Bioactive dietary fiber has been proven to confer numerous health benefits against metabolic diseases based on the modification of gut microbiota. The metabolic protective effects of glucomannan have been previously reported in animal experiments and clinical trials. However, critical microbial signaling metabolites and the host targets associated with the metabolic benefits of glucomannan remain elusive. The results of this study revealed that glucomannan supplementation alleviated high‐fat diet (HFD)‐induced insulin resistance in mice and that its beneficial effects were dependent on the gut microbiota. Administration of glucomannan to mice promoted the growth of Bacteroides ovatus. Moreover, colonization with B. ovatus in HFD‐fed mice resulted in a decrease in insulin resistance, accompanied by improved intestinal barrier integrity and reduced systemic inflammation. Furthermore, B. ovatus‐derived indoleacetic acid (IAA) was established as a key bioactive metabolite that fortifies intestinal barrier function via activation of intestinal aryl hydrocarbon receptor (AhR), leading to an amelioration in insulin resistance. Thus, we conclude that glucomannan acts through the B. ovatus‐IAA‐intestinal AhR axis to relieve insulin resistance. Supplementation with glucomannan alleviates insulin resistance. Glucomannan promotes the growth of Bacteroides ovatus, accompanied by improved intestinal barrier integrity and reduced systemic inflammation. B. ovatus‐derived indoleacetic acid is a key bioactive metabolite that fortifies intestinal barrier function via the activation of intestinal aryl hydrocarbon receptor.

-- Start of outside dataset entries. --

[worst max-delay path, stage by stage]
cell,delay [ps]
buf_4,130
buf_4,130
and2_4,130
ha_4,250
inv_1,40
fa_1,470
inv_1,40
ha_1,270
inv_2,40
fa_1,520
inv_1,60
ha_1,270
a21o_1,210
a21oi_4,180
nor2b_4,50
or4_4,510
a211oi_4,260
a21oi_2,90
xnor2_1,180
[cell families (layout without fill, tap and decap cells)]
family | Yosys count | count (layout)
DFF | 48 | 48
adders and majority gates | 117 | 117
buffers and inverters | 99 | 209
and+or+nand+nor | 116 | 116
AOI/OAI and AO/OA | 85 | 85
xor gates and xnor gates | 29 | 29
==> config.mk <==
export PLATFORM = sky130hd
export DESIGN_NAME = timer_irq_unit
export DESIGN_NICKNAME = d
export VERILOG_FILES = /design/src/rtl/timer_irq_unit.sv
export SDC_FILE = /design/constraint.sdc
export NUM_CORES = 1
export LEC_CHECK = 0
export BUFFER_PORTS_ARGS = -buffer_cell sky130_fd_sc_hd__buf_4
export CAP_MARGIN = 20
export CORE_ASPECT_RATIO = 0.5
export CORE_MARGIN = 2
export CORE_UTILIZATION = 50
export DETAILED_ROUTE_END_ITERATION = 6
export GPL_TIMING_DRIVEN = 0
export PLACE_DENSITY = 0.71
export SLEW_MARGIN = 20
export SYNTH_ARGS = -nofsm -noshare
export SYNTH_HDL_FRONTEND = slang
export SYNTH_SLANG_ARGS = --single-unit
==> constraint.sdc <==
create_clock -name clk -period 2.95 [get_ports clk]
set_input_delay 0.1475 -clock clk [delete_from_list [all_inputs] [get_ports clk]]
set_output_delay 0.1475 -clock clk [all_outputs]
set_load 0.02 [all_outputs]
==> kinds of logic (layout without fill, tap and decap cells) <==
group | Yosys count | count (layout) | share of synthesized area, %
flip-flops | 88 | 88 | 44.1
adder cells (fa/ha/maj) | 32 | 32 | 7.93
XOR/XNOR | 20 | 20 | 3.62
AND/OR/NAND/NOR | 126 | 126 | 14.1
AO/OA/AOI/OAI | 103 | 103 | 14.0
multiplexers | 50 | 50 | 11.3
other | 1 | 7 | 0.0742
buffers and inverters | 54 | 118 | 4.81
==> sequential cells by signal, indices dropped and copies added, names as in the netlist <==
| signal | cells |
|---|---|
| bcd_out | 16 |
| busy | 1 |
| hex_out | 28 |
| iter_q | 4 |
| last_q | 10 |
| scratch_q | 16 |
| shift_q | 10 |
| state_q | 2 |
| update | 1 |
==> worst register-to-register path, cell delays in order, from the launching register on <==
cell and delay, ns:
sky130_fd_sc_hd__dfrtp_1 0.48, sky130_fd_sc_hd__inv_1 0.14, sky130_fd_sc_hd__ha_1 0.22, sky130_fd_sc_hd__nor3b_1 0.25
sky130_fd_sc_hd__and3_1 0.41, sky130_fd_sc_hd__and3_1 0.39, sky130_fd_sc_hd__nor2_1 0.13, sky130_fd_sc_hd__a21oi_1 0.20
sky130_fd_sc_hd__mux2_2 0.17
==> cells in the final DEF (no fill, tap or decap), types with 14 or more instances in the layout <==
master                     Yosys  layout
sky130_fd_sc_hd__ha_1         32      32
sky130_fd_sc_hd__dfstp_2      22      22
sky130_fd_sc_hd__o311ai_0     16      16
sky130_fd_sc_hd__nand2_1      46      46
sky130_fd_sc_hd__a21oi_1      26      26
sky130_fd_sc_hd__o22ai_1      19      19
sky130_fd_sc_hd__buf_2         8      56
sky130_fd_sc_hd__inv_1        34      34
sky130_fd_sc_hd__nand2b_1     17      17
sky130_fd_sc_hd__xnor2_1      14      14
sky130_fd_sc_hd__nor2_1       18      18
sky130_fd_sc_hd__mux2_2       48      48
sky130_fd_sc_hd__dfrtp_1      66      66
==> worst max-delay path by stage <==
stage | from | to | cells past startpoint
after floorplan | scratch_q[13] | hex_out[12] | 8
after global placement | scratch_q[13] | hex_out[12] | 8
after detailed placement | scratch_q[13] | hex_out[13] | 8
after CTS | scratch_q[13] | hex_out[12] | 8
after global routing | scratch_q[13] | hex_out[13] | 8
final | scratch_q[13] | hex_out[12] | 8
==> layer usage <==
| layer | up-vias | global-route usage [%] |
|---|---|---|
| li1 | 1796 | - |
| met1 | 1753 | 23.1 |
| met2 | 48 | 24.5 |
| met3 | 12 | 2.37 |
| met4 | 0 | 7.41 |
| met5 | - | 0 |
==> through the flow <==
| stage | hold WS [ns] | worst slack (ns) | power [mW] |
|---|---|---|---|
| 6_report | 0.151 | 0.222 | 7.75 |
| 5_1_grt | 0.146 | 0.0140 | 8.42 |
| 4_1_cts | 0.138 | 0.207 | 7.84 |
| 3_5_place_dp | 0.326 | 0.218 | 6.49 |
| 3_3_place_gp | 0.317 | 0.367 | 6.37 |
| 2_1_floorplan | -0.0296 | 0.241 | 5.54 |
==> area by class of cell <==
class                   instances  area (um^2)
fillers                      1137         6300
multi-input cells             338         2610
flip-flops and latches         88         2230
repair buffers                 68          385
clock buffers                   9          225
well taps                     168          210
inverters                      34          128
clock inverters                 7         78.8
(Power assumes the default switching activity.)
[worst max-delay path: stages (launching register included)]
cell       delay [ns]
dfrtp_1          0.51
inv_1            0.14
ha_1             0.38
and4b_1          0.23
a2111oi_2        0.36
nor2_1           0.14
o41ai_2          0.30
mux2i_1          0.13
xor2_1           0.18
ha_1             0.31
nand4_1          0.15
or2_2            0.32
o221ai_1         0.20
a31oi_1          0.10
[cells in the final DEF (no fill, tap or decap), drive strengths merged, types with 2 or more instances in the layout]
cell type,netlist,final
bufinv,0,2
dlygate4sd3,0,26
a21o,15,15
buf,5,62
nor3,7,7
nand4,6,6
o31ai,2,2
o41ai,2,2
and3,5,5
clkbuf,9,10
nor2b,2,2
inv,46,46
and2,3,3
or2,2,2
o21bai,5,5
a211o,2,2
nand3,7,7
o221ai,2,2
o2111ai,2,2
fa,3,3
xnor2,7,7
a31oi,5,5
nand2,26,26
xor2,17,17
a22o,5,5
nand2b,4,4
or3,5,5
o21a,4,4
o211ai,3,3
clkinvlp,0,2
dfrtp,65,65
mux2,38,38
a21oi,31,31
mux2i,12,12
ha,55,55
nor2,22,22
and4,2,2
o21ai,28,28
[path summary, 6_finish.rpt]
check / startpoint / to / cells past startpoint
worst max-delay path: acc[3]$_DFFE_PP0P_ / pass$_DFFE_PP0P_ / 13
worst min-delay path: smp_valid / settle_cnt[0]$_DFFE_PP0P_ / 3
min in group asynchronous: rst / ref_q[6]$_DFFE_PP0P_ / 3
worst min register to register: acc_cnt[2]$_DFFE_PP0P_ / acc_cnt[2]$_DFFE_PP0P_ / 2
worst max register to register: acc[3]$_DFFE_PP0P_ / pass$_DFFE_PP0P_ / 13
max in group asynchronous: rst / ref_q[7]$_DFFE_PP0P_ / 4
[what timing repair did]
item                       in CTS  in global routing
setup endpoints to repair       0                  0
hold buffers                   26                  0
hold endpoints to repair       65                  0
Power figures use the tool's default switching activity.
File: config.mk
export PLATFORM = sky130hd
export DESIGN_NAME = decimal_operand_entry
export DESIGN_NICKNAME = d
export VERILOG_FILES = /design/src/rtl/decimal_operand_entry.sv
export SDC_FILE = /design/constraint.sdc
export NUM_CORES = 1
export LEC_CHECK = 0
export BUFFER_PORTS_ARGS = -buffer_cell sky130_fd_sc_hd__buf_2
export CAP_MARGIN = 10
export CORE_MARGIN = 2
export CORE_UTILIZATION = 40
export DETAILED_ROUTE_END_ITERATION = 8
export PLACE_DENSITY = 0.54
export SLEW_MARGIN = 20
export SYNTH_ARGS = -nofsm -noshare
export SYNTH_HDL_FRONTEND = slang
export SYNTH_SLANG_ARGS = --single-unit
File: constraint.sdc
create_clock -name CLOCK_50 -period 3.1 [get_ports CLOCK_50]
set_clock_uncertainty 0.05 [all_clocks]
set_input_delay 0.775 -clock CLOCK_50 [delete_from_list [all_inputs] [get_ports CLOCK_50]]
set_output_delay 0.775 -clock CLOCK_50 [all_outputs]
set_load 0.05 [all_outputs]
File: src/rtl/decimal_operand_entry.sv
// -----------------------------------------------------------------------------
// decimal_operand_entry
//
// Operand entry path for the switch/key calculator. The user sets one decimal
// digit on four switches and confirms it with a push-button. This block
// conditions the three raw buttons, accumulates the digits into a binary
// operand plus a BCD image for the seven-segment decoders, and hands the
// finished operand to the calculator core over a VALID/ACK handshake.
//
// Optional build macro: DECIMAL_ENTRY_SIGN_EN
//   When defined, the block gains a NEG output. ENTER with digit 4'hA on an
//   empty entry toggles NEG, and while NEG is set the top BCD nibble shows the
//   dash code 4'hA. When undefined, 4'hA is rejected like any other non-digit.
//
// Ports:
//   CLOCK_50      in   1            system clock
//   RST_N         in   1            asynchronous reset, active low
//   SW_DIGIT      in   4            digit to enter (0..9 accepted)
//   KEY_ENTER_N   in   1            raw button, active low: append digit
//   KEY_BACK_N    in   1            raw button, active low: delete last digit
//   KEY_COMMIT_N  in   1            raw button, active low: operand complete
//   ACK           in   1            consumer has taken VALUE
//   VALUE         out  VALUE_W      binary value of the entered digits
//   BCD           out  4*MAX_DIGITS entered digits, nibble 0 = newest,
//                                   unused nibbles read 4'hF (blank)
//   COUNT         out  3            number of digits entered
//   VALID         out  1            operand committed, waiting for ACK
//   ERR           out  1            one-cycle pulse on a rejected action
//   NEG           out  1            sign flag (DECIMAL_ENTRY_SIGN_EN only)
// -----------------------------------------------------------------------------
module decimal_operand_entry #(
    parameter int DEBOUNCE_CYCLES = 250000,
    parameter int MAX_DIGITS      = 3,
    parameter int VALUE_W         = 10
) (
    input  logic                    CLOCK_50,
    input  logic                    RST_N,
    input  logic [3:0]              SW_DIGIT,
    input  logic                    KEY_ENTER_N,
    input  logic                    KEY_BACK_N,
    input  logic                    KEY_COMMIT_N,
    input  logic                    ACK,
    output logic [VALUE_W-1:0]      VALUE,
    output logic [4*MAX_DIGITS-1:0] BCD,
    output logic [2:0]              COUNT,
    output logic                    VALID,
    output logic                    ERR
`ifdef DECIMAL_ENTRY_SIGN_EN
    ,
    output logic                    NEG
`endif
);

    localparam int BCD_W = 4 * MAX_DIGITS;

    // The debounce counter runs 0..DEBOUNCE_CYCLES-1 while the synchronized
    // level disagrees with the accepted level.
    localparam int CNT_W = (DEBOUNCE_CYCLES > 1) ? $clog2(DEBOUNCE_CYCLES) : 1;
    localparam logic [CNT_W-1:0] CNT_LAST = CNT_W'(DEBOUNCE_CYCLES - 1);

    localparam logic [2:0]       MAX_CNT  = 3'(MAX_DIGITS);
    localparam logic [BCD_W-1:0] BLANK    = '1;
    // 4'hF in the most significant nibble, zeros elsewhere; OR-ed in when the
    // digit image shifts right so the vacated position reads blank.
    localparam logic [BCD_W-1:0] TOP_F    = BCD_W'(4'hF) << (BCD_W - 4);

    localparam int KEY_ENTER  = 0;
    localparam int KEY_BACK   = 1;
    localparam int KEY_COMMIT = 2;

    // -------------------------------------------------------------------------
    // Key conditioning: 2-FF synchronizer, debounce counter, press detector.
    // -------------------------------------------------------------------------
    logic [2:0] key_raw;
    logic [2:0] key_ev;

    assign key_raw = {KEY_COMMIT_N, KEY_BACK_N, KEY_ENTER_N};

    genvar gi;
    generate
        for (gi = 0; gi < 3; gi++) begin : g_key
            logic             s1_reg;
            logic             s2_reg;
            logic             db_reg;
            logic             ev_reg;
            logic [CNT_W-1:0] cnt_reg;

            // Released (high) is the idle level, so a reset never looks like
            // a press.
            always_ff @(posedge CLOCK_50 or negedge RST_N) begin
                if (!RST_N) begin
                    s1_reg  <= 1'b1;
                    s2_reg  <= 1'b1;
                    db_reg  <= 1'b1;
                    ev_reg  <= 1'b0;
                    cnt_reg <= '0;
                end else begin
                    s1_reg <= key_raw[gi];
                    s2_reg <= s1_reg;
                    ev_reg <= 1'b0;
                    if (s2_reg != db_reg) begin
                        if (cnt_reg == CNT_LAST) begin
                            // Level accepted; only a falling edge (press)
                            // generates an event, releases are silent.
                            db_reg  <= s2_reg;
                            cnt_reg <= '0;
                            ev_reg  <= ~s2_reg;
                        end else begin
                            cnt_reg <= cnt_reg + CNT_W'(1);
                        end
                    end else begin
                        // Any agreement restarts the stability window.
                        cnt_reg <= '0;
                    end
                end
            end

            assign key_ev[gi] = ev_reg;
        end
    endgenerate

    // Switches are slow, but they are still asynchronous to CLOCK_50; they
    // settle through two flops long before a debounced press can arrive.
    logic [3:0] sw_s1_reg;
    logic [3:0] sw_s2_reg;

    always_ff @(posedge CLOCK_50 or negedge RST_N) begin
        if (!RST_N) begin
            sw_s1_reg <= 4'h0;
            sw_s2_reg <= 4'h0;
        end else begin
            sw_s1_reg <= SW_DIGIT;
            sw_s2_reg <= sw_s1_reg;
        end
    end

    // -------------------------------------------------------------------------
    // Entry state machine.
    // -------------------------------------------------------------------------
    typedef enum logic {
        ST_ENTRY = 1'b0,
        ST_HOLD  = 1'b1
    } state_t;

    state_t             state_reg;
    logic [VALUE_W-1:0] value_reg;
    logic [BCD_W-1:0]   bcd_reg;
    logic [2:0]         count_reg;
    logic               valid_reg;
    logic               err_reg;

    logic enter_ev;
    logic back_ev;
    logic commit_ev;
    logic digit_bad;
    logic entry_full;
    logic entry_empty;

    assign enter_ev    = key_ev[KEY_ENTER];
    assign back_ev     = key_ev[KEY_BACK];
    assign commit_ev   = key_ev[KEY_COMMIT];
    assign digit_bad   = (sw_s2_reg > 4'd9);
    assign entry_full  = (count_reg == MAX_CNT);
    assign entry_empty = (count_reg == 3'd0);

`ifdef DECIMAL_ENTRY_SIGN_EN
    logic neg_reg;
    logic sign_toggle;

    // 4'hA on an empty entry is the minus key; anywhere else it is a bad digit.
    assign sign_toggle = (sw_s2_reg == 4'hA) && entry_empty;
`endif

    always_ff @(posedge CLOCK_50 or negedge RST_N) begin
        if (!RST_N) begin
            state_reg <= ST_ENTRY;
            value_reg <= '0;
            bcd_reg   <= BLANK;
            count_reg <= 3'd0;
            valid_reg <= 1'b0;
            err_reg   <= 1'b0;
`ifdef DECIMAL_ENTRY_SIGN_EN
            neg_reg   <= 1'b0;
`endif
        end else begin
            // ERR is a pulse: it only survives the cycle that raised it.
            err_reg <= 1'b0;

            case (state_reg)
                ST_ENTRY: begin
                    // COMMIT beats BACK beats ENTER; losers are dropped.
                    if (commit_ev) begin
                        if (!entry_empty) begin
                            valid_reg <= 1'b1;
                            state_reg <= ST_HOLD;
                        end else begin
                            err_reg <= 1'b1;
                        end
                    end else if (back_ev) begin
                        // Backspace on an empty entry is harmless, no ERR.
                        if (!entry_empty) begin
                            value_reg <= value_reg / VALUE_W'(10);
                            bcd_reg   <= (bcd_reg >> 4) | TOP_F;
                            count_reg <= count_reg - 3'd1;
                        end
                    end else if (enter_ev) begin
`ifdef DECIMAL_ENTRY_SIGN_EN
                        if (sign_toggle) begin
                            neg_reg <= ~neg_reg;
                        end else
`endif
                        if (digit_bad || entry_full) begin
                            err_reg <= 1'b1;
                        end else begin
                            // Width is sized so VALUE*10+digit cannot
                            // overflow for MAX_DIGITS digits.
                            value_reg <= VALUE_W'(value_reg * VALUE_W'(10))
                                         + VALUE_W'(sw_s2_reg);
                            bcd_reg   <= (bcd_reg << 4) | BCD_W'(sw_s2_reg);
                            count_reg <= count_reg + 3'd1;
                        end
                    end
                end

                ST_HOLD: begin
                    // Operand is frozen and keys are ignored until the core
                    // takes it; ACK clears everything for the next operand.
                    if (ACK) begin
                        state_reg <= ST_ENTRY;
                        value_reg <= '0;
                        bcd_reg   <= BLANK;
                        count_reg <= 3'd0;
                        valid_reg <= 1'b0;
`ifdef DECIMAL_ENTRY_SIGN_EN
                        neg_reg   <= 1'b0;
`endif
                    end
                end

                default: begin
                    state_reg <= ST_ENTRY;
                end
            endcase
        end
    end

    // -------------------------------------------------------------------------
    // Outputs
    // -------------------------------------------------------------------------
    assign VALUE = value_reg;
    assign COUNT = count_reg;
    assign VALID = valid_reg;
    assign ERR   = err_reg;

`ifdef DECIMAL_ENTRY_SIGN_EN
    assign NEG = neg_reg;
    // The dash overlays the top display position only; the stored digits are
    // untouched so BACK still shifts the real digit image.
    assign BCD = neg_reg ? {4'hA, bcd_reg[BCD_W-5:0]} : bcd_reg;
`else
    assign BCD = bcd_reg;
`endif

endmodule
## config.mk

```make
export PLATFORM = sky130hd
export DESIGN_NAME = spi_slave
export DESIGN_NICKNAME = d
export VERILOG_FILES = /design/src/rtl/spi_pkg.sv /design/src/rtl/spi_sync_edge.sv /design/src/rtl/spi_slave.sv
export SDC_FILE = /design/constraint.sdc
export NUM_CORES = 1
export LEC_CHECK = 0
export CAP_MARGIN = 20
export CELL_PAD_IN_SITES_DETAIL_PLACEMENT = 0
export CELL_PAD_IN_SITES_GLOBAL_PLACEMENT = 2
export CORE_ASPECT_RATIO = 1.25
export CORE_MARGIN = 2
export CORE_UTILIZATION = 35
export DETAILED_ROUTE_END_ITERATION = 7
export GPL_TIMING_DRIVEN = 0
export PLACE_DENSITY_LB_ADDON = 0.3
export SLEW_MARGIN = 40
export SYNTH_ARGS = -nofsm -noshare
export SYNTH_HDL_FRONTEND = slang
export SYNTH_SLANG_ARGS = --single-unit
```

## constraint.sdc

```tcl
create_clock -name clk -period 2.15 [get_ports clk]
set_clock_uncertainty 0.1 [all_clocks]
set_input_delay 0.5375 -clock clk [delete_from_list [all_inputs] [get_ports clk]]
set_output_delay 0.5375 -clock clk [all_outputs]
set_load 0.01 [all_outputs]
```
===== config.mk =====
export PLATFORM = sky130hd
export DESIGN_NAME = la_ioseq
export DESIGN_NICKNAME = d
export VERILOG_FILES = /design/src/rtl/la_ioseq.sv
export SDC_FILE = /design/constraint.sdc
export NUM_CORES = 1
export LEC_CHECK = 0
export CORE_MARGIN = 5
export CORE_UTILIZATION = 49
export CTS_CLUSTER_DIAMETER = 100
export DETAILED_ROUTE_END_ITERATION = 6
export PLACE_DENSITY = 0.89
export SLEW_MARGIN = 40
export SYNTH_ARGS = -nofsm -noshare
export SYNTH_HDL_FRONTEND = slang
export SYNTH_SLANG_ARGS = --single-unit

===== constraint.sdc =====
create_clock -name clk -period 2.4 [get_ports clk]
set_clock_uncertainty 0.1 [all_clocks]
set_input_delay 0.48 -clock clk [delete_from_list [all_inputs] [get_ports clk]]
set_output_delay 0.48 -clock clk [all_outputs]
set_load 0.05 [all_outputs]
`src/rtl/sync_fifo_flags.sv`:
```
// Single-clock FIFO with programmable almost-full/almost-empty thresholds, fill level,
// sticky overflow/underflow flags, synchronous flush and optional first-word-fall-through.
module sync_fifo_flags #(
  parameter int WIDTH    = 8,
  parameter int DEPTHBIT = 4,
  parameter int FWFT     = 0,
  parameter int AF_LEVEL = 12,
  parameter int AE_LEVEL = 2
) (
  input  logic                clk,
  input  logic                rst_n,
  input  logic                clr,
  input  logic                wr_en,
  input  logic [WIDTH-1:0]    wr_data,
  input  logic                rd_en,
  output logic [WIDTH-1:0]    rd_data,
  output logic                rd_valid,
  output logic                empty,
  output logic                full,
  output logic                almost_empty,
  output logic                almost_full,
  output logic [DEPTHBIT:0]   level,
  output logic                overflow,
  output logic                underflow
);

  localparam int                  MAXCOUNT = 1 << DEPTHBIT;
  localparam logic [DEPTHBIT:0]   MAX_LVL  = MAXCOUNT[DEPTHBIT:0];
  localparam logic [DEPTHBIT:0]   AF_LVL   = AF_LEVEL[DEPTHBIT:0];
  localparam logic [DEPTHBIT:0]   AE_LVL   = AE_LEVEL[DEPTHBIT:0];
  localparam logic [DEPTHBIT:0]   LVL_ONE  = 1;
  localparam logic [DEPTHBIT-1:0] PTR_ONE  = 1;

  logic [WIDTH-1:0]    mem_q [MAXCOUNT];
  logic [DEPTHBIT-1:0] wr_ptr_q, wr_ptr_d;
  logic [DEPTHBIT-1:0] rd_ptr_q, rd_ptr_d;
  logic [DEPTHBIT:0]   level_q, level_d;
  logic [WIDTH-1:0]    rd_data_q, rd_data_d;
  logic                rd_valid_q, rd_valid_d;
  logic                ovf_q, ovf_d;
  logic                unf_q, unf_d;
  logic                wr_acc, rd_acc;

  // Status flags decode the registered level directly, so they carry no extra latency.
  assign empty        = (level_q == '0);
  assign full         = (level_q == MAX_LVL);
  assign almost_empty = (level_q <= AE_LVL);
  assign almost_full  = (level_q >= AF_LVL);
  assign level        = level_q;
  assign overflow     = ovf_q;
  assign underflow    = unf_q;

  assign wr_acc = wr_en & ~full;
  assign rd_acc = rd_en & ~empty;

  assign rd_data  = (FWFT != 0) ? mem_q[rd_ptr_q] : rd_data_q;
  assign rd_valid = (FWFT != 0) ? ~empty : rd_valid_q;

  always_comb begin
    wr_ptr_d   = wr_ptr_q;
    rd_ptr_d   = rd_ptr_q;
    level_d    = level_q;
    rd_data_d  = rd_data_q;
    rd_valid_d = 1'b0;
    ovf_d      = ovf_q;
    unf_d      = unf_q;
    if (clr) begin
      // Flush wins over any concurrent request; memory contents are left stale.
      wr_ptr_d  = '0;
      rd_ptr_d  = '0;
      level_d   = '0;
      rd_data_d = '0;
      ovf_d     = 1'b0;
      unf_d     = 1'b0;
    end else begin
      if (wr_acc) wr_ptr_d = wr_ptr_q + PTR_ONE;
      if (rd_acc) begin
        rd_ptr_d   = rd_ptr_q + PTR_ONE;
        rd_data_d  = mem_q[rd_ptr_q];
        rd_valid_d = 1'b1;
      end
      case ({wr_acc, rd_acc})
        2'b10:   level_d = level_q + LVL_ONE;
        2'b01:   level_d = level_q - LVL_ONE;
        default: level_d = level_q;
      endcase
      if (wr_en & full)  ovf_d = 1'b1;
      if (rd_en & empty) unf_d = 1'b1;
    end
  end

  always_ff @(posedge clk or negedge rst_n) begin
    if (!rst_n) begin
      wr_ptr_q   <= '0;
      rd_ptr_q   <= '0;
      level_q    <= '0;
      rd_data_q  <= '0;
      rd_valid_q <= 1'b0;
      ovf_q      <= 1'b0;
      unf_q      <= 1'b0;
    end else begin
      wr_ptr_q   <= wr_ptr_d;
      rd_ptr_q   <= rd_ptr_d;
      level_q    <= level_d;
      rd_data_q  <= rd_data_d;
      rd_valid_q <= rd_valid_d;
      ovf_q      <= ovf_d;
      unf_q      <= unf_d;
    end
  end

  always_ff @(posedge clk) begin
    if (wr_acc && !clr) mem_q[wr_ptr_q] <= wr_data;
  end

endmodule
```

Highlights Supplementation with glucomannan alleviates insulin resistance. Glucomannan promotes the growth of Bacteroides ovatus, accompanied by improved intestinal barrier integrity and reduced systemic inflammation. B. ovatus‐derived indoleacetic acid is a key bioactive metabolite that fortifies intestinal barrier function via the activation of intestinal aryl hydrocarbon receptor.